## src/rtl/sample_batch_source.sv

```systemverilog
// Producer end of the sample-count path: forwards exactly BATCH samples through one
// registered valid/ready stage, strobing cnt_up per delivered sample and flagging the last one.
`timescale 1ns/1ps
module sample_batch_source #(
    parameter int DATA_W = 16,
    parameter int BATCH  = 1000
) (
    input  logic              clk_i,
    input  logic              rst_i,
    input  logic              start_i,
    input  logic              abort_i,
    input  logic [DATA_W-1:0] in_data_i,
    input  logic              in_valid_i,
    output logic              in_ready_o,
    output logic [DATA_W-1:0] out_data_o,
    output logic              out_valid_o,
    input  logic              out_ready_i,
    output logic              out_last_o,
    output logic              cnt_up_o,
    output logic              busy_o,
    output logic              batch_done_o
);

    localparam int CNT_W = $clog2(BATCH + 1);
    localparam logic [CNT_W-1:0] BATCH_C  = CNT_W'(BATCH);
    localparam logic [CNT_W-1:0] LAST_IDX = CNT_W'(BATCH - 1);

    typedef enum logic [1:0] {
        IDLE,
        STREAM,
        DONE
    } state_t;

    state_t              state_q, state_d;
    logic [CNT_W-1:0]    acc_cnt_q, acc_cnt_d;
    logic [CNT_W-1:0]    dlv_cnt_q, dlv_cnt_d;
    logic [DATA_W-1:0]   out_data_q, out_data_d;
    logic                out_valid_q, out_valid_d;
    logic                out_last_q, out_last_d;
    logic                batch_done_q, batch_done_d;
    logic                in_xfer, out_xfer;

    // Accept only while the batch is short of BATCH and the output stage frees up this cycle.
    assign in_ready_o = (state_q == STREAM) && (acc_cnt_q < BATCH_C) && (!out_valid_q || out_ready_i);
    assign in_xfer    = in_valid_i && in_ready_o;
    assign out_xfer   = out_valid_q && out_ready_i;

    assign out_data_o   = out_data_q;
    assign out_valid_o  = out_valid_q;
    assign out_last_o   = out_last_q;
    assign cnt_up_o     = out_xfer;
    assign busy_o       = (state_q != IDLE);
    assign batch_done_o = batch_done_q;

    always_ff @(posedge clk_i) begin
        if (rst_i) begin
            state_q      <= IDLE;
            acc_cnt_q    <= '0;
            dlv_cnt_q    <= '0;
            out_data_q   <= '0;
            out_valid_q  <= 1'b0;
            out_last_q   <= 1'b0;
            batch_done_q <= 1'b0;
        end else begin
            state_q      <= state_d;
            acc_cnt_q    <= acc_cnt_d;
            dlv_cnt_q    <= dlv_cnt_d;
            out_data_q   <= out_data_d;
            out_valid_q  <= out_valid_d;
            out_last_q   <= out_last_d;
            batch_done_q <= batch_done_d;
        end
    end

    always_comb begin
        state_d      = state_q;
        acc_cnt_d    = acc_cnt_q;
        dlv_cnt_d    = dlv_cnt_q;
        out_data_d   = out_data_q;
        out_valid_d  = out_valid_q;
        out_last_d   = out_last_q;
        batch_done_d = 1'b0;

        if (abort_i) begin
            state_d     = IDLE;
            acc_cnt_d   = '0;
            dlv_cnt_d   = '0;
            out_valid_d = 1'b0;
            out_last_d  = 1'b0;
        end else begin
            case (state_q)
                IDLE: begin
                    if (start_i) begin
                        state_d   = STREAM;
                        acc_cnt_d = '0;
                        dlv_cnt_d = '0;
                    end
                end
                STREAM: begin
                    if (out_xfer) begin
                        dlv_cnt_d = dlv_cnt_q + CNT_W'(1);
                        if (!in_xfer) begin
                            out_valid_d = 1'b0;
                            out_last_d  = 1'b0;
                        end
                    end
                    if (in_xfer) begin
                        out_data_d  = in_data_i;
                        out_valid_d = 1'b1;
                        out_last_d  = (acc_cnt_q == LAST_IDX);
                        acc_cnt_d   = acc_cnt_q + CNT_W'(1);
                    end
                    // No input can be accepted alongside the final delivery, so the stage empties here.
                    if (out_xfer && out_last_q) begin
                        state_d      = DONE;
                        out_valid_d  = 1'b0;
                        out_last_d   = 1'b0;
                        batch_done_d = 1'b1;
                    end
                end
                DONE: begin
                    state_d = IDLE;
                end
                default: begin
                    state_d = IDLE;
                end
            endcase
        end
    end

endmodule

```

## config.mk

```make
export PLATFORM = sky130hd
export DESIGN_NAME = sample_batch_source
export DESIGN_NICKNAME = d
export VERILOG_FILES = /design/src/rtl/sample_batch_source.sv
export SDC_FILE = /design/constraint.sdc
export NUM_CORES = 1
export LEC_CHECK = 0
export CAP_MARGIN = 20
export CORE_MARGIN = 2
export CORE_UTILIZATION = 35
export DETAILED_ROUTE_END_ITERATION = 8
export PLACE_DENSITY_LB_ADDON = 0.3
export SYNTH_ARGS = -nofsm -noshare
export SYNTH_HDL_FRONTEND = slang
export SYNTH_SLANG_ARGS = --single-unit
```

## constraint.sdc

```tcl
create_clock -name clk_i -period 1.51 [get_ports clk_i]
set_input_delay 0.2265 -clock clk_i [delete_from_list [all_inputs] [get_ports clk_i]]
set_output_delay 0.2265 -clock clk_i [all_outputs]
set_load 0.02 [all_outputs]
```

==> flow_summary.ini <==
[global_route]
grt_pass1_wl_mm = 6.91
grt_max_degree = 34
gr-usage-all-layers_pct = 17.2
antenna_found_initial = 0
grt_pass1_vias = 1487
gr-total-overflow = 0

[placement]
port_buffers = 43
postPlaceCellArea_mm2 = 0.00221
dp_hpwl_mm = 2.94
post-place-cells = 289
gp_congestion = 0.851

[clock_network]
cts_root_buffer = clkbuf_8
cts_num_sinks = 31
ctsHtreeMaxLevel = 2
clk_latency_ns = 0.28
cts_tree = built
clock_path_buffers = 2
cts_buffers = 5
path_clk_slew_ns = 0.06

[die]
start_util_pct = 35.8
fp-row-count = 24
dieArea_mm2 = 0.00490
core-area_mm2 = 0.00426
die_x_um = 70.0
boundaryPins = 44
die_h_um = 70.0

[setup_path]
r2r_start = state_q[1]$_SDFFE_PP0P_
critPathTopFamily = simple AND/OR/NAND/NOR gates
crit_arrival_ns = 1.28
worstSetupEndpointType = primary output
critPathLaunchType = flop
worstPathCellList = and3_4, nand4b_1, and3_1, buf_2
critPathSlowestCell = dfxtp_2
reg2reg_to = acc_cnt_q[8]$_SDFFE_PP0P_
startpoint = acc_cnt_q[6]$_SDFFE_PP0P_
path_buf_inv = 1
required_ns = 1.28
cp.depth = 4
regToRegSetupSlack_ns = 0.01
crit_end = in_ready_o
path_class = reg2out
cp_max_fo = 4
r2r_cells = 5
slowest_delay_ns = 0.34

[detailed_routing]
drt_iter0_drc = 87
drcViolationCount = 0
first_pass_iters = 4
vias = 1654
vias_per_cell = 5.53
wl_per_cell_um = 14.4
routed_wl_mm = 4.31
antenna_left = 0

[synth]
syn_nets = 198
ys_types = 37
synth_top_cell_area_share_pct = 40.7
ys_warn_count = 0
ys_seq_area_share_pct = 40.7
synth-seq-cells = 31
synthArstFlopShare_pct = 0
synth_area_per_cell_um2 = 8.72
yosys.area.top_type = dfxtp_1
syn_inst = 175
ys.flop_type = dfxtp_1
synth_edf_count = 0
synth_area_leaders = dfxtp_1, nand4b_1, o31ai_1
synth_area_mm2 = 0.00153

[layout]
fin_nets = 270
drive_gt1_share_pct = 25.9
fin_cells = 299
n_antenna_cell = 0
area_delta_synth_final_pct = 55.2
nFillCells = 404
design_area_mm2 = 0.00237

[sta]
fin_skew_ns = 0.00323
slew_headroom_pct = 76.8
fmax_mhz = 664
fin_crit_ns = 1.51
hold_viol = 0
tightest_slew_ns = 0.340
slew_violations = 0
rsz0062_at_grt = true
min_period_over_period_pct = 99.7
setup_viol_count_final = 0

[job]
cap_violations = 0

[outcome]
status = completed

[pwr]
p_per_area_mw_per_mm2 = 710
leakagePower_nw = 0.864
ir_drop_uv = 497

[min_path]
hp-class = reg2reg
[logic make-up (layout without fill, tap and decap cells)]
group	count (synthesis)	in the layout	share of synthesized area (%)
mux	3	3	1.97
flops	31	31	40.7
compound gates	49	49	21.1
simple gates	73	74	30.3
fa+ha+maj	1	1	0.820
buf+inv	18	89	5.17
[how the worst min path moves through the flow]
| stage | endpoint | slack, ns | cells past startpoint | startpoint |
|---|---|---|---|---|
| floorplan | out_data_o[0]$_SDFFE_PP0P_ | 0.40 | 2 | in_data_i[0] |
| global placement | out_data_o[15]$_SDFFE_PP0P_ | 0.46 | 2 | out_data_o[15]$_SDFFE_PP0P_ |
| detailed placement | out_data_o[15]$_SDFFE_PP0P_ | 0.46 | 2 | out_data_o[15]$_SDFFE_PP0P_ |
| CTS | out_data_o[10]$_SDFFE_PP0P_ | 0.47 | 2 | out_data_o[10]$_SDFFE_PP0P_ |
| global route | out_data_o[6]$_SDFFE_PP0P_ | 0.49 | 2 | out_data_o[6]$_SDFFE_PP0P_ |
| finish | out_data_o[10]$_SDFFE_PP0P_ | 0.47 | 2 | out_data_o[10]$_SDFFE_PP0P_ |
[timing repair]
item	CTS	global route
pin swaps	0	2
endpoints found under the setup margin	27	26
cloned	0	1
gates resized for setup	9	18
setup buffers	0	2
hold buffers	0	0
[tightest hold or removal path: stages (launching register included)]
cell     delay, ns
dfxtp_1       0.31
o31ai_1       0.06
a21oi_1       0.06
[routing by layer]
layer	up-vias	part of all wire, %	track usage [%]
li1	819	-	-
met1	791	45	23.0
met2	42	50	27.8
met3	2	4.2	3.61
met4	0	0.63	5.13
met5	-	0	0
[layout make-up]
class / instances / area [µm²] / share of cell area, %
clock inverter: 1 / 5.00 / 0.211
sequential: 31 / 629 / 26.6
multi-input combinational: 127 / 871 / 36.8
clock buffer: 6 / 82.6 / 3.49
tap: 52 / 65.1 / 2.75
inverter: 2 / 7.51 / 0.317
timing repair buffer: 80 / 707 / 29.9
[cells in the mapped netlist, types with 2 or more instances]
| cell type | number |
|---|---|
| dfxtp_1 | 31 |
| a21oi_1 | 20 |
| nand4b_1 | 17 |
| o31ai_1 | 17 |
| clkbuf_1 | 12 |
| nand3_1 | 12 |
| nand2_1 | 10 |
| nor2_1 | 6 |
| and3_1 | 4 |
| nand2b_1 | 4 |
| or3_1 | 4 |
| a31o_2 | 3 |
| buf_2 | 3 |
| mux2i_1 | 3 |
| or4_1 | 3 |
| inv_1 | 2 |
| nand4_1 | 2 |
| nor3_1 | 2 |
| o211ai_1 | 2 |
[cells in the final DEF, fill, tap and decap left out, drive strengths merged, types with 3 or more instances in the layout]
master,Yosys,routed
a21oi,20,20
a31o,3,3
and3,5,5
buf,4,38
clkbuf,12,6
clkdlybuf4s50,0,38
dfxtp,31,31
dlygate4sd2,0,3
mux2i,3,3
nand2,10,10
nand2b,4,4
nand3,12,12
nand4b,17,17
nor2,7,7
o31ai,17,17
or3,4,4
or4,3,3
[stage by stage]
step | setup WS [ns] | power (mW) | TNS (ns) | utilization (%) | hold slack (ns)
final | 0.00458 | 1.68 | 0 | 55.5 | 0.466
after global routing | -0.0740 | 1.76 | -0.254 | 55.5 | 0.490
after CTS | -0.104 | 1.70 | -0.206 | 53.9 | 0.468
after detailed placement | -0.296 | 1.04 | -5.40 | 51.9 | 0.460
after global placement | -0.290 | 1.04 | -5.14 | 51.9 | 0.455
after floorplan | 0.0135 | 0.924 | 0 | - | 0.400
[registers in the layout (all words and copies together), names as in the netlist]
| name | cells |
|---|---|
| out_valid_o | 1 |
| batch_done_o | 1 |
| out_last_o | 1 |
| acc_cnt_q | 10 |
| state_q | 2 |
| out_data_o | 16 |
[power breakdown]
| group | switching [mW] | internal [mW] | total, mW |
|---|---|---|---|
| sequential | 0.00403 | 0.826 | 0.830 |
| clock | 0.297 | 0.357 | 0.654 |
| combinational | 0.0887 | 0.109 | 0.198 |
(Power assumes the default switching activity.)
--
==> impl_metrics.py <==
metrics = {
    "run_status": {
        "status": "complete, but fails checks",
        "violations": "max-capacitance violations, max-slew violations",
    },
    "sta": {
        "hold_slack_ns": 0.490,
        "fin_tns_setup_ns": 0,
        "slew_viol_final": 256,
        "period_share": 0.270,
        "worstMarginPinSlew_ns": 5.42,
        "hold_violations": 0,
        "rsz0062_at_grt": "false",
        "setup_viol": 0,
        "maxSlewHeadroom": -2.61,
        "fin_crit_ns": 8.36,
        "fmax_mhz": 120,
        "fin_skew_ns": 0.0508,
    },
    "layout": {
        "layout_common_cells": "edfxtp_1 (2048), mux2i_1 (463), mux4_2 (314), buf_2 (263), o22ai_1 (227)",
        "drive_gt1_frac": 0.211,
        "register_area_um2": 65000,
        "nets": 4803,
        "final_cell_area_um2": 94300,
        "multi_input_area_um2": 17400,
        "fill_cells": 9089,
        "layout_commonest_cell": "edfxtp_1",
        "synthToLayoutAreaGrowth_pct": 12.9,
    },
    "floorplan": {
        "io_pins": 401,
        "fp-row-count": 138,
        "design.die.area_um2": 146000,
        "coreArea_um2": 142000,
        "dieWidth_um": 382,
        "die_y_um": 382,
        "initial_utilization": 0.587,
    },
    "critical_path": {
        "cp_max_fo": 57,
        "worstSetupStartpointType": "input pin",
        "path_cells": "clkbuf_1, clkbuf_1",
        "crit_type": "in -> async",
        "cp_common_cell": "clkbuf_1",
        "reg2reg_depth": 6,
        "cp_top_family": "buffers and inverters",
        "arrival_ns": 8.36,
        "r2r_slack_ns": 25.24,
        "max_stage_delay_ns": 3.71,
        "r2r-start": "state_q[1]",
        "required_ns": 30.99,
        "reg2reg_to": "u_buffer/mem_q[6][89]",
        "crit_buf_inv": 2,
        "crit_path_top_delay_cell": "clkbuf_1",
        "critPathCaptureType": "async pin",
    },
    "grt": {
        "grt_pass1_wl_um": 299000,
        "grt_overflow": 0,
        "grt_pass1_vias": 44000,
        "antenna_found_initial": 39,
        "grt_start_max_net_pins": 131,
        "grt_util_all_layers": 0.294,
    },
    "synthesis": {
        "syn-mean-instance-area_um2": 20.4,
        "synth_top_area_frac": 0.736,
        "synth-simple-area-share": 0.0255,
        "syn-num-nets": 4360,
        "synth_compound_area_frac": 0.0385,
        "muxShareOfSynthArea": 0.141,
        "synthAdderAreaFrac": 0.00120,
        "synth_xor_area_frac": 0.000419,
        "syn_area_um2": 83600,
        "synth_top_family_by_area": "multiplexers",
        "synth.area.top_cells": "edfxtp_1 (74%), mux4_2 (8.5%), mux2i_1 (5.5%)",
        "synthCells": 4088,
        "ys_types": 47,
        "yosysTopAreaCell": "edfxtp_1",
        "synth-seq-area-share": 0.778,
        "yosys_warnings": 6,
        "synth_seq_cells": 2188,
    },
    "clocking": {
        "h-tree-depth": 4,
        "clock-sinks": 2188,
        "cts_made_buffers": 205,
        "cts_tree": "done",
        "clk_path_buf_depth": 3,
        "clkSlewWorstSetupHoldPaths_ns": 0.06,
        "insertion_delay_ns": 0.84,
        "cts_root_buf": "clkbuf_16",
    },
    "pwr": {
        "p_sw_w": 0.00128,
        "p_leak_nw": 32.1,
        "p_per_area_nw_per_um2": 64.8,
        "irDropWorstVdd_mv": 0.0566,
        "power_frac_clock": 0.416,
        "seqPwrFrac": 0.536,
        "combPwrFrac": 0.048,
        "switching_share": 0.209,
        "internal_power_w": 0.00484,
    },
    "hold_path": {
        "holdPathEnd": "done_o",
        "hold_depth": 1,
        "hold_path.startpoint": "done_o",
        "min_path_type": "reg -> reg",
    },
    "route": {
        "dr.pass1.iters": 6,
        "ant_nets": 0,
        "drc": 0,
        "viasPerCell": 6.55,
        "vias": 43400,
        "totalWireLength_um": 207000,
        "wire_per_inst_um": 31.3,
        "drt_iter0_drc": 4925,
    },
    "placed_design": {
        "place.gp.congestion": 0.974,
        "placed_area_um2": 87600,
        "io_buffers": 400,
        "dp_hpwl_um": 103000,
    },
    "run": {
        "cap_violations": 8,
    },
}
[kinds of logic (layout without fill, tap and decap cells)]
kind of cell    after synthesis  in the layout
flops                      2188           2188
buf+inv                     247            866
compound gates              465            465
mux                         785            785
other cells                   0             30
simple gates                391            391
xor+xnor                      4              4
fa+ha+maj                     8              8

_Work item:_
Looking only at the lines of the material above, count those containing "async" and give that number by itself.

_Finished task:_
2